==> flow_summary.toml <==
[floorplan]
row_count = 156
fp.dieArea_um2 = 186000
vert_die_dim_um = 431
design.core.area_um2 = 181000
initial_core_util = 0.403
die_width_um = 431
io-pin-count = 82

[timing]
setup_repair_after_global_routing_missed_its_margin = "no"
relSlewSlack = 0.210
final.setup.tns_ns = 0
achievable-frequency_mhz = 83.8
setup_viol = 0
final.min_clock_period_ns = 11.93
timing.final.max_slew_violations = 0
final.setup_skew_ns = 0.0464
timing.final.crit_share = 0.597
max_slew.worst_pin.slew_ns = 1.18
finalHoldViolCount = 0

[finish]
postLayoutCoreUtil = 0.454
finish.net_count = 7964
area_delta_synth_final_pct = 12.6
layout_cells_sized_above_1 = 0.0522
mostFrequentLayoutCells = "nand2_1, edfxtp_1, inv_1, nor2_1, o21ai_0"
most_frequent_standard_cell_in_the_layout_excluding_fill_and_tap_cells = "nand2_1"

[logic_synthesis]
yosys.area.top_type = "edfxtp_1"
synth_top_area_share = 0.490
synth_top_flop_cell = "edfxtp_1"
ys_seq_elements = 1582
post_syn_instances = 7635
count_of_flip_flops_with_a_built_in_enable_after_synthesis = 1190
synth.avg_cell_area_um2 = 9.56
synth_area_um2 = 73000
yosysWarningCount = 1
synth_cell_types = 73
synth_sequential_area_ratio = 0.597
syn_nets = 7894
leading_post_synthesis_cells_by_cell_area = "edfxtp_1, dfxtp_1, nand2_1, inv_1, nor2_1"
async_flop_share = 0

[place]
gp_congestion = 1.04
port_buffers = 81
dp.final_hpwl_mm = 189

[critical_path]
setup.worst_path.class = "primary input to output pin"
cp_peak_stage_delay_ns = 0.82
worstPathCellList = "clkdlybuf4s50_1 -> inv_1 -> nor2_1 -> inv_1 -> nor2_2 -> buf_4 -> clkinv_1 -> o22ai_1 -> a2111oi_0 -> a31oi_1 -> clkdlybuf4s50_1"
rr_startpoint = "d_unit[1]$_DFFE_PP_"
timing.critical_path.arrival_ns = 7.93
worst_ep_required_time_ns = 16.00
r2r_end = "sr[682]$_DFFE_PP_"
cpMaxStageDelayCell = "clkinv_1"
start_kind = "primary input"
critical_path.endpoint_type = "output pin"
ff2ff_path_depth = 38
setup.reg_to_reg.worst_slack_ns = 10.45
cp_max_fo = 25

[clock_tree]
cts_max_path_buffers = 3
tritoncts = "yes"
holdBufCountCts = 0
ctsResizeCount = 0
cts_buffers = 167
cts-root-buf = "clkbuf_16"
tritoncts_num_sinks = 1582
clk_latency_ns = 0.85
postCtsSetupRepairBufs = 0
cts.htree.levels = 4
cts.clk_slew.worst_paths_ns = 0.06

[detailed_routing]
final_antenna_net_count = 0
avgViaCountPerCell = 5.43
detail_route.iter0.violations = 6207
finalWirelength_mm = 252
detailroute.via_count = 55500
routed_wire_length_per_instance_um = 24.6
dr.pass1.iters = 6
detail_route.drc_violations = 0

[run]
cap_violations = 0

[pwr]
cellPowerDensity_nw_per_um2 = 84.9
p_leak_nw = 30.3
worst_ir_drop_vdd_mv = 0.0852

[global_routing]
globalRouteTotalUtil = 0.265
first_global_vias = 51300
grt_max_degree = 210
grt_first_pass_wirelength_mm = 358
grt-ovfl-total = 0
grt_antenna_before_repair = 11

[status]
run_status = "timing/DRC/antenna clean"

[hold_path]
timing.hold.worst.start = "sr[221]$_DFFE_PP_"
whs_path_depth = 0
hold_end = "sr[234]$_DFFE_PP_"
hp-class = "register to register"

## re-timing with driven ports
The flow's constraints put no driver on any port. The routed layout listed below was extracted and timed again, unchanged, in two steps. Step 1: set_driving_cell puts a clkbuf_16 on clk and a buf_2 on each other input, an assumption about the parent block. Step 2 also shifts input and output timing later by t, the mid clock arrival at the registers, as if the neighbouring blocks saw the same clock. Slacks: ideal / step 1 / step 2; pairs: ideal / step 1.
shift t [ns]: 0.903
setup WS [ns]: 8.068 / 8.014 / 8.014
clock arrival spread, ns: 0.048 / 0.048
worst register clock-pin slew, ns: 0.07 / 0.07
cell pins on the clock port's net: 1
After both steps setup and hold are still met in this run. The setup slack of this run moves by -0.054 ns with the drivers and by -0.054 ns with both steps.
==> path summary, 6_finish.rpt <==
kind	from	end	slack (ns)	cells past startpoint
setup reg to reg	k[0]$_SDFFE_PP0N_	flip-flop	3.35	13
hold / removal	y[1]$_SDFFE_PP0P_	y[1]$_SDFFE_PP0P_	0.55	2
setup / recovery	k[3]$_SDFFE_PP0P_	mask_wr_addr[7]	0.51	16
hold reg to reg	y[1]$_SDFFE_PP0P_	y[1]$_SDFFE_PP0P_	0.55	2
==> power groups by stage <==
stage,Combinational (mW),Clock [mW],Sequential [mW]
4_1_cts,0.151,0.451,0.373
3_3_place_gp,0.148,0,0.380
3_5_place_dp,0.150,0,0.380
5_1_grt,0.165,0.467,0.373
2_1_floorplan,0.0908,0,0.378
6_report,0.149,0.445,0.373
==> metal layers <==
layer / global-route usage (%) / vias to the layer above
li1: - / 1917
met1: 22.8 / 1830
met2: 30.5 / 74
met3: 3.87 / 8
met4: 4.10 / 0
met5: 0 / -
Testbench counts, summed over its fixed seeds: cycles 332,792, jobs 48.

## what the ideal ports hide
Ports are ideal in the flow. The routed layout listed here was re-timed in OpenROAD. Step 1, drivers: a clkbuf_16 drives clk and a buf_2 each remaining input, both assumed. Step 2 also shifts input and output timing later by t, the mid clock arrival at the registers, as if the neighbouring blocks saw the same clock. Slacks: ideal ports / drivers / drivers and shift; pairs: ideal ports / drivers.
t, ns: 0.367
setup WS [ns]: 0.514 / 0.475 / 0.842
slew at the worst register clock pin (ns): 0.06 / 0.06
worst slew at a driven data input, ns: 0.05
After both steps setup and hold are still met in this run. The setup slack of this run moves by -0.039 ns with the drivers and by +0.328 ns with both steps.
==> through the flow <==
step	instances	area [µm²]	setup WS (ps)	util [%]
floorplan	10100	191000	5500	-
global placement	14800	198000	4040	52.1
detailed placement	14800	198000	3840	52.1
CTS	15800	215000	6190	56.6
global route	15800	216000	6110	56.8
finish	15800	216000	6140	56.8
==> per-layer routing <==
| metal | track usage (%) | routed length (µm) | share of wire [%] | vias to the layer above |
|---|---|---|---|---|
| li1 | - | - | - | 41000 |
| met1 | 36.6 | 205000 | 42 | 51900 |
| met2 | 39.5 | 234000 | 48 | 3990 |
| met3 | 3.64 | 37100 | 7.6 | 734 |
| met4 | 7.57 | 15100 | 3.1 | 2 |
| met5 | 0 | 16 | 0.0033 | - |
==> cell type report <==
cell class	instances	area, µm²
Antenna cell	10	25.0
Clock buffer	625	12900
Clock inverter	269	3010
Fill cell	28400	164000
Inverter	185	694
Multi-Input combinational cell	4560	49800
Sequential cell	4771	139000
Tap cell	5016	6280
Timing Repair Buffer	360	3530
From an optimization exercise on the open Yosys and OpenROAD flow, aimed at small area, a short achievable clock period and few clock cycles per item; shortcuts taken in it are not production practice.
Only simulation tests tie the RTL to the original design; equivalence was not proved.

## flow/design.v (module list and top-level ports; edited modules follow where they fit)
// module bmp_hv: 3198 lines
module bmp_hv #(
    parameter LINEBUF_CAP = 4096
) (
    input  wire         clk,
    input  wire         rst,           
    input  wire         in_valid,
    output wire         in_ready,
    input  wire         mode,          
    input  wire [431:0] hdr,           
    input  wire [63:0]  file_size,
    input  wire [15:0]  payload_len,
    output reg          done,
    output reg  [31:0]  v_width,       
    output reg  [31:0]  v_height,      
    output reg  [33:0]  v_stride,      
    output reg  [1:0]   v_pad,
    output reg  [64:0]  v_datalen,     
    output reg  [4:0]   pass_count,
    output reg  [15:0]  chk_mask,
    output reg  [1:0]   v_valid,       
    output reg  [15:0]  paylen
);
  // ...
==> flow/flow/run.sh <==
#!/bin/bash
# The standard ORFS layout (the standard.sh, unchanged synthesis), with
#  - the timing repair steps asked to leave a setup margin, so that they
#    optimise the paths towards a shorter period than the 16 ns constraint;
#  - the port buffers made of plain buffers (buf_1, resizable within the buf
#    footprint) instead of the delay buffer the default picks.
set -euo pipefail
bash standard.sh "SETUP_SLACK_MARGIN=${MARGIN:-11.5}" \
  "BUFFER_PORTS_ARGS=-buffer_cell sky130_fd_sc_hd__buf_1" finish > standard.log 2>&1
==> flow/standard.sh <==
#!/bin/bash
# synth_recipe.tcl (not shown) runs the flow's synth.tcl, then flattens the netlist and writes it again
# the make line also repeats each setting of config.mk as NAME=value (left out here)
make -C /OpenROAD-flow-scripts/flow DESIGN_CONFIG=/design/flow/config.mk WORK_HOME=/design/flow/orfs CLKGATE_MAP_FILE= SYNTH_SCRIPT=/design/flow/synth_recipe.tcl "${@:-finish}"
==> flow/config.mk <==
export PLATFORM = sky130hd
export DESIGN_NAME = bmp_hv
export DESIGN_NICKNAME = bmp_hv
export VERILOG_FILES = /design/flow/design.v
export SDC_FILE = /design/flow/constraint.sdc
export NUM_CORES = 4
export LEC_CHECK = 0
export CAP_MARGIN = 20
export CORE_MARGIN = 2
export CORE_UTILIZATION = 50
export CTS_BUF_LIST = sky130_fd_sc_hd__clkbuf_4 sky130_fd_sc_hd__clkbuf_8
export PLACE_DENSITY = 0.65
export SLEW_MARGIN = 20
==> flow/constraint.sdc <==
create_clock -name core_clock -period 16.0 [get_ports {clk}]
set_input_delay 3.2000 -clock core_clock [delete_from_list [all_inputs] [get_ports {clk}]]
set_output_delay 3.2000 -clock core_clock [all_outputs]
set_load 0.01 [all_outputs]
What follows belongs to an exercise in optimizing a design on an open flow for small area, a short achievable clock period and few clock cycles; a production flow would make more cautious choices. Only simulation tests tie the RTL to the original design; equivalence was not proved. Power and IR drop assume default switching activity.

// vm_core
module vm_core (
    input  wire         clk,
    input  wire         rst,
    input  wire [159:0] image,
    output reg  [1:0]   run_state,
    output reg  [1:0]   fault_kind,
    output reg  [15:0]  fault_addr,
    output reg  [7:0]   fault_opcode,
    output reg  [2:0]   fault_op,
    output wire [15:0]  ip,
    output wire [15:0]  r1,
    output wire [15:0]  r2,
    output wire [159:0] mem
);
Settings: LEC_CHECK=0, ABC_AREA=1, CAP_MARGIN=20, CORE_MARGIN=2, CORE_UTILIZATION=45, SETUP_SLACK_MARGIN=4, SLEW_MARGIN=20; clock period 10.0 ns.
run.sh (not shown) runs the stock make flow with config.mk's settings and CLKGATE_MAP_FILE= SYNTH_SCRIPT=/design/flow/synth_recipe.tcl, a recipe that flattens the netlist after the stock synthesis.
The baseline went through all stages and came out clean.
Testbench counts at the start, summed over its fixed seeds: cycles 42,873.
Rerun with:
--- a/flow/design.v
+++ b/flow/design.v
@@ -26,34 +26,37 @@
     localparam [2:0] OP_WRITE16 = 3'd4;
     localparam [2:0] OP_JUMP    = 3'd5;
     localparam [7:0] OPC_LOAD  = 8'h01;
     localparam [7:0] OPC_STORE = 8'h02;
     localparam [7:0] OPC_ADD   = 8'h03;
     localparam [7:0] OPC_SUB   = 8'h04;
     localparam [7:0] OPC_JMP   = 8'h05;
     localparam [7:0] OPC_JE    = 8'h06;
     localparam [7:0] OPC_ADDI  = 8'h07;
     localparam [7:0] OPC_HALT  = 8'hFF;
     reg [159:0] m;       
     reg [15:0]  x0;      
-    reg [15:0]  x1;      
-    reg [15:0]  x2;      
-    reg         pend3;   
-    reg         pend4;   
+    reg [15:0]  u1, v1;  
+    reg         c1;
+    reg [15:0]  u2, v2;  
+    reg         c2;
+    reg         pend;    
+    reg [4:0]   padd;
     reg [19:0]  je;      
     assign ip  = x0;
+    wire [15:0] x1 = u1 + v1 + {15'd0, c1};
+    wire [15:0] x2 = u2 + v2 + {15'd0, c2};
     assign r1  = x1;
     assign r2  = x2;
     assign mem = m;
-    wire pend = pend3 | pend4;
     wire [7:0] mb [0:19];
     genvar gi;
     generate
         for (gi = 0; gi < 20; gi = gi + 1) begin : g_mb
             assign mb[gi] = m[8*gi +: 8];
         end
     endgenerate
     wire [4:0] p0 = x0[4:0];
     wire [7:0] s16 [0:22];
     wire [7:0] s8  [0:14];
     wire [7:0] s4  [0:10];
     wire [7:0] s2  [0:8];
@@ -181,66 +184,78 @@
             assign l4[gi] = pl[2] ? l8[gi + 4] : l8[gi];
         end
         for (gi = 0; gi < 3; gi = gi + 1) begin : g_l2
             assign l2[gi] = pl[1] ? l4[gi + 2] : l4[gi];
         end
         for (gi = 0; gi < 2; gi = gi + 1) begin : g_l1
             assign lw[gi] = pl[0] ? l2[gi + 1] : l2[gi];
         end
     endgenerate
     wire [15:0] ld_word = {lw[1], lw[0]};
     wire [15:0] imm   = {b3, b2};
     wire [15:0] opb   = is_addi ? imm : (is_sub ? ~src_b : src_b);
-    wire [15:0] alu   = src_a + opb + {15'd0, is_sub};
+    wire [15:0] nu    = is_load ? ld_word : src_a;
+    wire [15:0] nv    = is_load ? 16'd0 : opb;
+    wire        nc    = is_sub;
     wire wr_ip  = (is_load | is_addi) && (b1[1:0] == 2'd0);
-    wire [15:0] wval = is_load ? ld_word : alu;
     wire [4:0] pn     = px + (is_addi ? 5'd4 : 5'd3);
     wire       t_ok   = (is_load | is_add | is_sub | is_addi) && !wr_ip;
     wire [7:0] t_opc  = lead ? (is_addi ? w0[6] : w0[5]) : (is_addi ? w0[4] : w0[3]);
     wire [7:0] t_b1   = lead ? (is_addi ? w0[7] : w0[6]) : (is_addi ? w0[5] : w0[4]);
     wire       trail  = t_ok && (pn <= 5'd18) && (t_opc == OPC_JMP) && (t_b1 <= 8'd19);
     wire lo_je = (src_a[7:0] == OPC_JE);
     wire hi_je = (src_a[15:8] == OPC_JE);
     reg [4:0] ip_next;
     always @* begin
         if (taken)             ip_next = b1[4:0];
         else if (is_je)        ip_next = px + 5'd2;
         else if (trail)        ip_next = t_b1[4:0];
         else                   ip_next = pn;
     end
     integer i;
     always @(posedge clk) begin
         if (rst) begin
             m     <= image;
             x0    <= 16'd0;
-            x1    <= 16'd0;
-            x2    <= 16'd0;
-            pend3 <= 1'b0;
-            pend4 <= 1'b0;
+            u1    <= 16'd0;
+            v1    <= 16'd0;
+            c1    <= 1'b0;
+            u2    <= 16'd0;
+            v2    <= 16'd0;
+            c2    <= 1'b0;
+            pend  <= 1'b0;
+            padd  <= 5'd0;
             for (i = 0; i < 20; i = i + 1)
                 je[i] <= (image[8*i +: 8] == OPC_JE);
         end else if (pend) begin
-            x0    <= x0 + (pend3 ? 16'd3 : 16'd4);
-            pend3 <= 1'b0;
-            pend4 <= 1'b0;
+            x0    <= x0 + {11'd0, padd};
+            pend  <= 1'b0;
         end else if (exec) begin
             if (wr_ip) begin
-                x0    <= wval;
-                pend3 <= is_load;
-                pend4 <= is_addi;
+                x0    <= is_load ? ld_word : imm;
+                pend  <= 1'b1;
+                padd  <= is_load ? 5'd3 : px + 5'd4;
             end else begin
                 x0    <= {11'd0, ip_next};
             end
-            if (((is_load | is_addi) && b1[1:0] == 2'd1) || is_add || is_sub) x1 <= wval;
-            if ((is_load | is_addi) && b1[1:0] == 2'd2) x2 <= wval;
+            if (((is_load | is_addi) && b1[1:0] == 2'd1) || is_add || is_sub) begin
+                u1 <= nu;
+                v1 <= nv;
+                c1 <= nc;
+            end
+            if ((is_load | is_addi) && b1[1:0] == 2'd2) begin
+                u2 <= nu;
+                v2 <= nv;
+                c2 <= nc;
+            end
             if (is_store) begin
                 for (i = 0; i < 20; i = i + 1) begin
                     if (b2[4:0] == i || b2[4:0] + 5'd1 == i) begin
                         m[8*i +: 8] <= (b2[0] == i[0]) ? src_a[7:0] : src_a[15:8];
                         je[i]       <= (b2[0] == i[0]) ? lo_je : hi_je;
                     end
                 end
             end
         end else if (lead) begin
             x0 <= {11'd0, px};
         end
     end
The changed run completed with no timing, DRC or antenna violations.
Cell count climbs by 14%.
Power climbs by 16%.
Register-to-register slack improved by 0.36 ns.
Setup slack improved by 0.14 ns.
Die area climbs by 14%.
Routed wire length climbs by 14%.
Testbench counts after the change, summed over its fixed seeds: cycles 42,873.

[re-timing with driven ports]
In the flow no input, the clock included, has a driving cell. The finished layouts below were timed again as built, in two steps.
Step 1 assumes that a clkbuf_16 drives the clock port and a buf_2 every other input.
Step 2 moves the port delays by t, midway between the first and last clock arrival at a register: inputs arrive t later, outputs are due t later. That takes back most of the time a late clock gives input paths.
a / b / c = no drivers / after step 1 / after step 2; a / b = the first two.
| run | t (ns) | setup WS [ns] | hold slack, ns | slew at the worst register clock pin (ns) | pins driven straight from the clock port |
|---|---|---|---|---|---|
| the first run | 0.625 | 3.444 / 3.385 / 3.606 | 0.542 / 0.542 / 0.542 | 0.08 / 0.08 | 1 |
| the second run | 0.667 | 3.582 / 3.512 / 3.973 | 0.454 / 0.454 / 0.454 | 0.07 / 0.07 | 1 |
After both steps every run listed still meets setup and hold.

Problem to work on » Restate the listing word for word, but only from its first line through the line with "max_slew.worst_pin.slew_ns = 1.18", keeping both end lines.

Written solution »
==> flow_summary.toml <==
[floorplan]
row_count = 156
fp.dieArea_um2 = 186000
vert_die_dim_um = 431
design.core.area_um2 = 181000
initial_core_util = 0.403
die_width_um = 431
io-pin-count = 82

[timing]
setup_repair_after_global_routing_missed_its_margin = "no"
relSlewSlack = 0.210
final.setup.tns_ns = 0
achievable-frequency_mhz = 83.8
setup_viol = 0
final.min_clock_period_ns = 11.93
timing.final.max_slew_violations = 0
final.setup_skew_ns = 0.0464
timing.final.crit_share = 0.597
max_slew.worst_pin.slew_ns = 1.18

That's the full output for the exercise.